What are researchers in software engineering aiming to do?

Talking to academics, the answer is that they aim to do research that can be published in a high impact journal.

What do those involved in commercial software development think software engineering researchers should be aiming to achieve?

Most of the commercial developers I have asked have never thought about the subject; hardly surprising, they have plenty of other issues to think about.

Those who pay for software, rather than create it, want it to be cheaper and delivered faster.

Vendors are under some pressure to reduce costs and deliver sooner. But since its inception, software has been a sellers market, which means the customer pressure does not have the impact it has in other industries.

The very large organizations who pay lots of money for software for their own use (e.g., the U.S. Department of Defence) recognise that research into software production may well save them lots of money, and at one time interesting things were being discovered, but then funding got rerouted to people with an aversion to actual software engineering, i.e., academics.

Cheaper and faster will always be of interest, and will start to become a hot topic in software engineering research once software starts to becoming a buyers market.

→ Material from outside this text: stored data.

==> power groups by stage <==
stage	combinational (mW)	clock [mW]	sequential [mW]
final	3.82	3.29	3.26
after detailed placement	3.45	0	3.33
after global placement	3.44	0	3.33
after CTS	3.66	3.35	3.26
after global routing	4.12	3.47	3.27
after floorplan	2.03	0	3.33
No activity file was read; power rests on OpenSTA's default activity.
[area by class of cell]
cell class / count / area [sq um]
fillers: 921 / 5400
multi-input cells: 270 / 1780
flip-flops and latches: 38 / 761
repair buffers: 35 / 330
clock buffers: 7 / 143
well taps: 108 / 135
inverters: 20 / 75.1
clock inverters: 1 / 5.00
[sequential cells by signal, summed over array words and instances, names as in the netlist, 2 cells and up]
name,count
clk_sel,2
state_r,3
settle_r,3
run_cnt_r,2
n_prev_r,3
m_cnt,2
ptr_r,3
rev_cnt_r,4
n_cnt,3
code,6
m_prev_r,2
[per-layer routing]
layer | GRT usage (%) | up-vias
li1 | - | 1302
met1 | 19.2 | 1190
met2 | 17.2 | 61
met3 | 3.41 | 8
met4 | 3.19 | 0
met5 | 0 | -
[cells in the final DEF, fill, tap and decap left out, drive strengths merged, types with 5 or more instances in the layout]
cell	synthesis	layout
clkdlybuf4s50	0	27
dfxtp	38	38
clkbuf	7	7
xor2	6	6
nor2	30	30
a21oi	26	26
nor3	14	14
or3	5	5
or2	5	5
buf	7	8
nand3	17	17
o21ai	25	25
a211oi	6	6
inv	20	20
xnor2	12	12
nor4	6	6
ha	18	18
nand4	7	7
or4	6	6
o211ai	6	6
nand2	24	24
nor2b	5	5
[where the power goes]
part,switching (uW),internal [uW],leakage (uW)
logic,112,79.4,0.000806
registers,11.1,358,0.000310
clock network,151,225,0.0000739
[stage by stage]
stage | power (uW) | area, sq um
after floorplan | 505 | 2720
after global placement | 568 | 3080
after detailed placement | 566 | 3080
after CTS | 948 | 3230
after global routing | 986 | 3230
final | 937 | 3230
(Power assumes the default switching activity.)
$ cat config.mk
export PLATFORM = sky130hd
export DESIGN_NAME = usb_reg_responder
export DESIGN_NICKNAME = d
export VERILOG_FILES = /design/src/rtl/usb_reg_responder.sv
export SDC_FILE = /design/constraint.sdc
export NUM_CORES = 1
export LEC_CHECK = 0
export BUFFER_PORTS_ARGS = -buffer_cell sky130_fd_sc_hd__buf_4
export CAP_MARGIN = 0
export CORE_MARGIN = 10
export CORE_UTILIZATION = 27
export CTS_CLUSTER_SIZE = 40
export DETAILED_ROUTE_END_ITERATION = 7
export GPL_TIMING_DRIVEN = 0
export PLACE_DENSITY = 0.44
export SLEW_MARGIN = 0
export SYNTH_ARGS = -nofsm -noshare
export SYNTH_HDL_FRONTEND = slang
export SYNTH_SLANG_ARGS = --single-unit
$ cat constraint.sdc
create_clock -name clk_48mhz -period 5 [get_ports clk_48mhz]
set_input_delay 0.5 -clock clk_48mhz [delete_from_list [all_inputs] [get_ports clk_48mhz]]
set_output_delay 0.5 -clock clk_48mhz [all_outputs]
set_load 0.01 [all_outputs]
===== src/rtl/multicycle_controller.sv =====
// Control FSM for the multi-cycle MIPS datapath: sequences memory, ALU, register
// file and PC through FETCH/DECODE/EXEC/MEM/WB, halting on bad encodings or memory stalls.
module multicycle_controller #(
    parameter int unsigned MAX_WAIT = 15
) (
    input  logic        clk,
    input  logic        reset,
    input  logic [31:0] instruction,
    input  logic        mem_ready,
    input  logic        alu_zero,
    input  logic        alu_neg,
    output logic [2:0]  state,
    output logic        mem_read,
    output logic        mem_write,
    output logic        ir_write,
    output logic        pc_write,
    output logic        target_write,
    output logic        reg_write,
    output logic [1:0]  reg_dst,
    output logic [1:0]  wb_src,
    output logic [1:0]  alu_src_b,
    output logic [3:0]  alu_op,
    output logic [1:0]  pc_src,
    output logic        retired,
    output logic        illegal,
    output logic        timeout
);
    localparam logic [8:0] WAIT_LIMIT = 9'(MAX_WAIT);

    localparam logic [3:0] ALU_ADD  = 4'd0;
    localparam logic [3:0] ALU_SUB  = 4'd1;
    localparam logic [3:0] ALU_AND  = 4'd2;
    localparam logic [3:0] ALU_OR   = 4'd3;
    localparam logic [3:0] ALU_XOR  = 4'd4;
    localparam logic [3:0] ALU_NOR  = 4'd5;
    localparam logic [3:0] ALU_SLT  = 4'd6;
    localparam logic [3:0] ALU_SLTU = 4'd7;
    localparam logic [3:0] ALU_SLL  = 4'd8;
    localparam logic [3:0] ALU_SRL  = 4'd9;
    localparam logic [3:0] ALU_SRA  = 4'd10;
    localparam logic [3:0] ALU_LUI  = 4'd11;

    localparam logic [1:0] SRCB_RT   = 2'd0;
    localparam logic [1:0] SRCB_SEXT = 2'd2;
    localparam logic [1:0] SRCB_ZEXT = 2'd3;
    localparam logic [1:0] DST_RT    = 2'd0;
    localparam logic [1:0] DST_RD    = 2'd1;
    localparam logic [1:0] DST_RA    = 2'd2;
    localparam logic [1:0] WB_ALU    = 2'd0;
    localparam logic [1:0] WB_MEM    = 2'd1;
    localparam logic [1:0] WB_PC     = 2'd2;
    localparam logic [1:0] PC_SEQ    = 2'd0;
    localparam logic [1:0] PC_BRANCH = 2'd1;
    localparam logic [1:0] PC_JUMP   = 2'd2;
    localparam logic [1:0] PC_RS     = 2'd3;

    typedef enum logic [2:0] {
        S_FETCH  = 3'd0,
        S_DECODE = 3'd1,
        S_EXEC   = 3'd2,
        S_MEM    = 3'd3,
        S_WB     = 3'd4,
        S_HALT   = 3'd7
    } state_t;

    typedef enum logic [3:0] {
        C_RALU, C_IALU, C_LW, C_SW, C_BR, C_J, C_JAL, C_JR, C_JALR, C_ILL
    } cls_t;

    state_t     state_q, state_d;
    cls_t       cls;
    logic [3:0] dec_alu_op;
    logic [1:0] dec_alu_src_b;
    logic       taken;
    logic [7:0] wait_cnt;
    logic       waiting;
    logic       wait_expire;
    logic       illegal_q, timeout_q;

    logic [5:0] opcode, funct;
    logic [4:0] rt;
    logic       unused_bits;

    assign opcode      = instruction[31:26];
    assign funct       = instruction[5:0];
    assign rt          = instruction[20:16];
    assign unused_bits = ^{instruction[25:21], instruction[15:6]};

    assign state   = state_q;
    assign illegal = illegal_q;
    assign timeout = timeout_q;

    // A stalled memory cycle that would bring the wait count up to MAX_WAIT aborts instead.
    assign waiting     = (state_q == S_FETCH || state_q == S_MEM) && !mem_ready;
    assign wait_expire = waiting && ({1'b0, wait_cnt} + 9'd1 == WAIT_LIMIT);

    // Instruction class, ALU controls and branch outcome
    always_comb begin
        cls           = C_ILL;
        dec_alu_op    = ALU_ADD;
        dec_alu_src_b = SRCB_RT;
        taken         = 1'b0;
        case (opcode)
            6'h00: begin
                cls = C_RALU;
                case (funct)
                    6'h20, 6'h21: dec_alu_op = ALU_ADD;
                    6'h22, 6'h23: dec_alu_op = ALU_SUB;
                    6'h24:        dec_alu_op = ALU_AND;
                    6'h25:        dec_alu_op = ALU_OR;
                    6'h26:        dec_alu_op = ALU_XOR;
                    6'h27:        dec_alu_op = ALU_NOR;
                    6'h2A:        dec_alu_op = ALU_SLT;
                    6'h00:        dec_alu_op = ALU_SLL;
                    6'h02:        dec_alu_op = ALU_SRL;
                    6'h03:        dec_alu_op = ALU_SRA;
                    6'h08:        cls = C_JR;
                    6'h09:        cls = C_JALR;
                    default:      cls = C_ILL;
                endcase
            end
            6'h01: begin
                if (rt == 5'd0) begin
                    cls        = C_BR;
                    dec_alu_op = ALU_SUB;
                    taken      = alu_neg;
                end
            end
            6'h02: cls = C_J;
            6'h03: cls = C_JAL;
            6'h04: begin cls = C_BR; dec_alu_op = ALU_SUB; taken = alu_zero; end
            6'h05: begin cls = C_BR; dec_alu_op = ALU_SUB; taken = !alu_zero; end
            6'h06: begin cls = C_BR; dec_alu_op = ALU_SUB; taken = alu_zero || alu_neg; end
            6'h07: begin cls = C_BR; dec_alu_op = ALU_SUB; taken = !alu_zero && !alu_neg; end
            6'h08, 6'h09: begin cls = C_IALU; dec_alu_op = ALU_ADD;  dec_alu_src_b = SRCB_SEXT; end
            6'h0A: begin cls = C_IALU; dec_alu_op = ALU_SLT;  dec_alu_src_b = SRCB_SEXT; end
            6'h0B: begin cls = C_IALU; dec_alu_op = ALU_SLTU; dec_alu_src_b = SRCB_SEXT; end
            6'h0C: begin cls = C_IALU; dec_alu_op = ALU_AND;  dec_alu_src_b = SRCB_ZEXT; end
            6'h0F: begin cls = C_IALU; dec_alu_op = ALU_LUI;  dec_alu_src_b = SRCB_ZEXT; end
            6'h23: begin cls = C_LW;   dec_alu_op = ALU_ADD;  dec_alu_src_b = SRCB_SEXT; end
            6'h2B: begin cls = C_SW;   dec_alu_op = ALU_ADD;  dec_alu_src_b = SRCB_SEXT; end
            default: cls = C_ILL;
        endcase
    end

    always_ff @(posedge clk) begin
        if (reset) state_q <= S_FETCH;
        else       state_q <= state_d;
    end

    always_ff @(posedge clk) begin
        if (reset) begin
            wait_cnt  <= 8'd0;
            illegal_q <= 1'b0;
            timeout_q <= 1'b0;
        end else begin
            wait_cnt  <= waiting ? wait_cnt + 8'd1 : 8'd0;
            illegal_q <= illegal_q || (state_q == S_DECODE && cls == C_ILL);
            timeout_q <= timeout_q || wait_expire;
        end
    end

    always_comb begin
        state_d = state_q;
        case (state_q)
            S_FETCH: begin
                if (mem_ready)        state_d = S_DECODE;
                else if (wait_expire) state_d = S_HALT;
            end
            S_DECODE: state_d = (cls == C_ILL) ? S_HALT : S_EXEC;
            S_EXEC: begin
                case (cls)
                    C_RALU, C_IALU: state_d = S_WB;
                    C_LW, C_SW:     state_d = S_MEM;
                    C_ILL:          state_d = S_HALT;
                    default:        state_d = S_FETCH;
                endcase
            end
            S_MEM: begin
                if (mem_ready)        state_d = (cls == C_LW) ? S_WB : S_FETCH;
                else if (wait_expire) state_d = S_HALT;
            end
            S_WB:    state_d = S_FETCH;
            default: state_d = S_HALT;
        endcase
    end

    // Datapath strobes and selects; everything is forced low while reset is held
    always_comb begin
        mem_read     = 1'b0;
        mem_write    = 1'b0;
        ir_write     = 1'b0;
        pc_write     = 1'b0;
        target_write = 1'b0;
        reg_write    = 1'b0;
        reg_dst      = DST_RT;
        wb_src       = WB_ALU;
        alu_src_b    = SRCB_RT;
        alu_op       = ALU_ADD;
        pc_src       = PC_SEQ;
        retired      = 1'b0;
        if (!reset) begin
            case (state_q)
                S_FETCH: begin
                    mem_read = !wait_expire;
                    if (mem_ready) begin
                        ir_write = 1'b1;
                        pc_write = 1'b1;
                        pc_src   = PC_SEQ;
                    end
                end
                S_DECODE: target_write = 1'b1;
                S_EXEC: begin
                    alu_op    = dec_alu_op;
                    alu_src_b = dec_alu_src_b;
                    case (cls)
                        C_BR: begin
                            retired = 1'b1;
                            if (taken) begin
                                pc_write = 1'b1;
                                pc_src   = PC_BRANCH;
                            end
                        end
                        C_J, C_JAL: begin
                            pc_write = 1'b1;
                            pc_src   = PC_JUMP;
                            retired  = 1'b1;
                            if (cls == C_JAL) begin
                                reg_write = 1'b1;
                                reg_dst   = DST_RA;
                                wb_src    = WB_PC;
                            end
                        end
                        C_JR, C_JALR: begin
                            pc_write = 1'b1;
                            pc_src   = PC_RS;
                            retired  = 1'b1;
                            if (cls == C_JALR) begin
                                reg_write = 1'b1;
                                reg_dst   = DST_RD;
                                wb_src    = WB_PC;
                            end
                        end
                        default: ;
                    endcase
                end
                S_MEM: begin
                    alu_op    = ALU_ADD;
                    alu_src_b = SRCB_SEXT;
                    mem_read  = (cls == C_LW) && !wait_expire;
                    mem_write = (cls == C_SW) && !wait_expire;
                    retired   = (cls == C_SW) && mem_ready;
                end
                S_WB: begin
                    alu_op    = dec_alu_op;
                    alu_src_b = dec_alu_src_b;
                    reg_write = 1'b1;
                    retired   = 1'b1;
                    reg_dst   = (cls == C_RALU) ? DST_RD : DST_RT;
                    wb_src    = (cls == C_LW) ? WB_MEM : WB_ALU;
                end
                default: ;
            endcase
        end
    end
endmodule
$ cat src/rtl/i2c_tx_burst_sequencer.sv
// Burst sequencer between the TX control register and the I2C byte shifter.
// Frames bursts with START/STOP, pulls payload bytes, spaces bursts by a gap.
//
// Ports:
//   clk, rst            clock, synchronous active-high reset
//   start, tsize,       transaction request; size/burst latched on accept
//   tburst
//   src_data/valid/     payload byte source (valid/ready)
//   ready
//   tx_data, tx_load,   byte and one-cycle command pulses to the shifter
//   tx_start, tx_stop
//   tx_done             shifter completion pulse for START/byte/STOP
//   busy, done          transaction status; done is a one-cycle pulse
//   byte_cnt, burst_cnt progress counters
module i2c_tx_burst_sequencer #(
  parameter int DW         = 8,
  parameter int GAP_CYCLES = 4
) (
  input  logic          clk,
  input  logic          rst,
  input  logic          start,
  input  logic [DW-1:0] tsize,
  input  logic [DW-1:0] tburst,
  input  logic [DW-1:0] src_data,
  input  logic          src_valid,
  output logic          src_ready,
  output logic [DW-1:0] tx_data,
  output logic          tx_load,
  output logic          tx_start,
  output logic          tx_stop,
  input  logic          tx_done,
  output logic          busy,
  output logic          done,
  output logic [DW-1:0] byte_cnt,
  output logic [DW-1:0] burst_cnt
);

  typedef enum logic [3:0] {
    IDLE,
    CHECK,
    SBIT,
    SWAIT,
    FETCH,
    LOAD,
    BWAIT,
    PBIT,
    PWAIT,
    GAP,
    FIN
  } state_t;

  state_t        state;
  logic [DW-1:0] size_q;
  logic [DW-1:0] burst_q;
  logic [7:0]    gap_cnt;
  logic [DW-1:0] byte_nx;
  logic [DW-1:0] burst_nx;

  assign byte_nx  = byte_cnt + DW'(1);
  assign burst_nx = burst_cnt + DW'(1);

  // Outputs are registered: each is set on the transition into the
  // state that owns it, so it is high for exactly that state.
  always_ff @(posedge clk) begin
    if (rst) begin
      state     <= IDLE;
      size_q    <= '0;
      burst_q   <= '0;
      gap_cnt   <= '0;
      src_ready <= 1'b0;
      tx_data   <= '0;
      tx_load   <= 1'b0;
      tx_start  <= 1'b0;
      tx_stop   <= 1'b0;
      busy      <= 1'b0;
      done      <= 1'b0;
      byte_cnt  <= '0;
      burst_cnt <= '0;
    end else begin
      tx_load  <= 1'b0;
      tx_start <= 1'b0;
      tx_stop  <= 1'b0;
      done     <= 1'b0;
      unique case (state)
        IDLE: begin
          if (start) begin
            size_q    <= tsize;
            burst_q   <= tburst;
            byte_cnt  <= '0;
            burst_cnt <= '0;
            busy      <= 1'b1;
            state     <= CHECK;
          end
        end
        CHECK: begin
          if (size_q == '0 || burst_q == '0) begin
            done  <= 1'b1;
            state <= FIN;
          end else begin
            tx_start <= 1'b1;
            state    <= SBIT;
          end
        end
        SBIT: state <= SWAIT;
        SWAIT: begin
          if (tx_done) begin
            src_ready <= 1'b1;
            state     <= FETCH;
          end
        end
        FETCH: begin
          if (src_valid) begin
            tx_data   <= src_data;
            src_ready <= 1'b0;
            tx_load   <= 1'b1;
            state     <= LOAD;
          end
        end
        LOAD: state <= BWAIT;
        BWAIT: begin
          if (tx_done) begin
            byte_cnt <= byte_nx;
            if (byte_nx == size_q) begin
              tx_stop <= 1'b1;
              state   <= PBIT;
            end else begin
              src_ready <= 1'b1;
              state     <= FETCH;
            end
          end
        end
        PBIT: state <= PWAIT;
        PWAIT: begin
          if (tx_done) begin
            burst_cnt <= burst_nx;
            if (burst_nx == burst_q) begin
              // final counts stay visible until the next start
              done  <= 1'b1;
              state <= FIN;
            end else begin
              byte_cnt <= '0;
              gap_cnt  <= 8'(GAP_CYCLES - 1);
              state    <= GAP;
            end
          end
        end
        GAP: begin
          if (gap_cnt == '0) begin
            tx_start <= 1'b1;
            state    <= SBIT;
          end else begin
            gap_cnt <= gap_cnt - 8'd1;
          end
        end
        FIN: begin
          busy  <= 1'b0;
          state <= IDLE;
        end
        default: state <= IDLE;
      endcase
    end
  end

endmodule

Maintaining existing systems continues its growth to dominating what nearly every software developer does. Dependencies on the rest of the software world (e.g., libraries and compilers) is starting to consume a large percentage of maintenance costs. Managers want to know which packages are likely to have a long and stable lifetime, and which are likely to be short-lived. An understanding of the evolution of software ecosystems is a pressing need. This is really cheaper and faster over the long term.

Cheaper and faster (short term for development, long term for maintenance) covers everything.

It’s tempting to list personnel selection, i.e., who is likely to make the best software developer. But why should the process of selecting software developers be any different from the processes used to select people to become doctors, lawyers and other professions? I’m sure that those involved in the various professions would like a magic wand that points to the appropriate people (for some definition of appropriate), this magic wand is no more likely to exist for software developers than any other profession.

What do you think the aims of software engineering research should be?